A metal bed frame sits beneath a tapestry in a neutral bedroom
(Image credit: Future PLC)

What’s the first thing that springs to mind when you think of your bedroom? Could it do with a declutter, or does it often feel darker and smaller than it is? Well, you might be making some bedroom design mistakes without even realising it.

Bedroom ideas should all be about creating a relaxing haven, but whether you have a small bedroom or a larger floor plan, certain design mistakes can hinder this feeling. You might have fallen foul of a bedroom layout mistake or made a blunder with your bedroom lighting ideas that mean your room is lacking that welcoming and cohesive feeling essential to a calming bedroom.

However, there’s no need to worry as the experts have weighed in on which design mistakes you should try to avoid in your bedroom, as well as what to do instead. Many of the changes are easy to fix and can instantly improve the look and feel of your bedroom. 

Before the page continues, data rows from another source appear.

$ cat config.mk
export PLATFORM = sky130hd
export DESIGN_NAME = victim_cache
export DESIGN_NICKNAME = d
export VERILOG_FILES = /design/src/rtl/victim_cache.sv
export SDC_FILE = /design/constraint.sdc
export NUM_CORES = 1
export LEC_CHECK = 0
export ABC_AREA = 0
export ABC_CLOCK_PERIOD_IN_PS = 7200
export CAP_MARGIN = 20
export CORE_AREA = 2 2 209 211
export DETAILED_ROUTE_END_ITERATION = 6
export DIE_AREA = 0 0 211 213
export SLEW_MARGIN = 25
export SYNTH_ARGS = -nofsm -noshare
export SYNTH_HDL_FRONTEND = slang
export SYNTH_SLANG_ARGS = --single-unit
$ cat constraint.sdc
create_clock -name clk -period 7.2 [get_ports clk]
set_input_delay 1.08 -clock clk [delete_from_list [all_inputs] [get_ports clk]]
set_output_delay 1.08 -clock clk [all_outputs]
set_load 0.05 [all_outputs]
$ cat src/rtl/victim_cache.sv
module victim_cache #(
  parameter int ADDR_W  = 16,
  parameter int DATA_W  = 32,
  parameter int ENTRIES = 4
) (
  input  logic              clk,
  input  logic              rst_n,
  input  logic              lk_valid,
  input  logic [ADDR_W-1:0] lk_addr,
  input  logic              ev_valid,
  input  logic [ADDR_W-1:0] ev_addr,
  input  logic [DATA_W-1:0] ev_data,
  input  logic              ev_dirty,
  output logic              rsp_valid,
  output logic              rsp_hit,
  output logic [DATA_W-1:0] rsp_data,
  output logic              rsp_dirty,
  output logic              mem_req_valid,
  output logic [ADDR_W-1:0] mem_req_addr,
  output logic              wb_valid,
  output logic [ADDR_W-1:0] wb_addr,
  output logic [DATA_W-1:0] wb_data
);
  localparam int IW = (ENTRIES > 1) ? $clog2(ENTRIES) : 1;

  logic [ENTRIES-1:0] vld, drt, hit_vec;
  logic [ADDR_W-1:0]  tag [ENTRIES];
  logic [DATA_W-1:0]  dat [ENTRIES];
  logic [IW-1:0]      age [ENTRIES];
  logic [IW-1:0]      hit_idx, free_idx, lru_idx, slot;
  logic               any_hit, any_free;

  always_comb begin
    hit_idx  = '0;
    free_idx = '0;
    lru_idx  = '0;
    for (int i = ENTRIES - 1; i >= 0; i--) begin
      hit_vec[i] = vld[i] && (tag[i] == lk_addr);
      if (hit_vec[i]) hit_idx = IW'(i);
      if (!vld[i]) free_idx = IW'(i);
      if (age[i] == IW'(ENTRIES - 1)) lru_idx = IW'(i);
    end
  end

  assign any_hit  = |hit_vec;
  assign any_free = ~&vld;
  assign slot     = any_hit ? hit_idx : (any_free ? free_idx : lru_idx);

  always_ff @(posedge clk) begin
    if (!rst_n) begin
      vld           <= '0;
      drt           <= '0;
      rsp_valid     <= 1'b0;
      rsp_hit       <= 1'b0;
      rsp_data      <= '0;
      rsp_dirty     <= 1'b0;
      mem_req_valid <= 1'b0;
      mem_req_addr  <= '0;
      wb_valid      <= 1'b0;
      wb_addr       <= '0;
      wb_data       <= '0;
      for (int i = 0; i < ENTRIES; i++) begin
        age[i] <= IW'(i);
        tag[i] <= '0;
        dat[i] <= '0;
      end
    end else begin
      rsp_valid     <= lk_valid;
      mem_req_valid <= lk_valid && !any_hit;
      wb_valid      <= lk_valid && !any_hit && ev_valid && vld[slot] && drt[slot];
      if (lk_valid) begin
        rsp_hit      <= any_hit;
        rsp_data     <= any_hit ? dat[hit_idx] : '0;
        rsp_dirty    <= any_hit && drt[hit_idx];
        mem_req_addr <= lk_addr;
        wb_addr      <= tag[slot];
        wb_data      <= dat[slot];
      end
      if (lk_valid && ev_valid) begin
        vld[slot] <= 1'b1;
        drt[slot] <= ev_dirty;
        tag[slot] <= ev_addr;
        dat[slot] <= ev_data;
        for (int i = 0; i < ENTRIES; i++) begin
          if (IW'(i) == slot)        age[i] <= '0;
          else if (age[i] < age[slot]) age[i] <= age[i] + 1'b1;
        end
      end else if (lk_valid && any_hit) begin
        vld[hit_idx] <= 1'b0;
      end
    end
  end

  a_r2_resp_follows: assert property (@(posedge clk) disable iff (!rst_n)
    lk_valid |=> rsp_valid);
  a_r2_no_spurious: assert property (@(posedge clk) disable iff (!rst_n)
    !lk_valid |=> !rsp_valid);
  a_r3_unique_match: assert property (@(posedge clk) disable iff (!rst_n)
    $onehot0(hit_vec));
  a_r4_req_only_miss: assert property (@(posedge clk) disable iff (!rst_n)
    mem_req_valid |-> rsp_valid && !rsp_hit);
  a_r4_miss_requests: assert property (@(posedge clk) disable iff (!rst_n)
    rsp_valid && !rsp_hit |-> mem_req_valid);
  a_r4_req_addr: assert property (@(posedge clk) disable iff (!rst_n)
    lk_valid |=> mem_req_addr == $past(lk_addr));
  a_r6_hit_frees: assert property (@(posedge clk) disable iff (!rst_n)
    lk_valid && any_hit && !ev_valid |=> $countones(vld) == $past($countones(vld)) - 1);
  a_r9_wb_on_miss: assert property (@(posedge clk) disable iff (!rst_n)
    wb_valid |-> mem_req_valid);
  a_r10_no_wb_without_block: assert property (@(posedge clk) disable iff (!rst_n)
    lk_valid && !ev_valid |=> !wb_valid);
endmodule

Bedroom design mistakes to avoid

‘The design of your bedroom plays an important role in creating a peaceful and restful atmosphere but many people tend to make common design mistakes that can affect the functionality and aesthetic of the space,’ explains Open Space Concepts’ Home Design Expert, Jamie Jones.

Your bedroom isn't just a place for sleeping either. 'It's also a place to relax, unwind, and get cosy as you settle down for bedtime. So, you’ll want to make it as comfortable as possible and fully utilise the space, especially if you have a smaller bedroom,’ according to Rhiannon Johns, Interior Designer and Head of Brand at Piglet in Bed.

So, let’s take a look at what we should be avoiding – and  instead focus on the best bedroom design tips for better sleep – if we want our bedrooms to be a relaxing and well thought out space…

1. Overcrowding the room

A metal bed frame sits beneath a tapestry in a neutral bedroom

(Image credit: Future PLC)

Whether you have a small bedroom or have more space to play with, one of the biggest bedroom design mistakes that you could be making is filling the room with too much furniture.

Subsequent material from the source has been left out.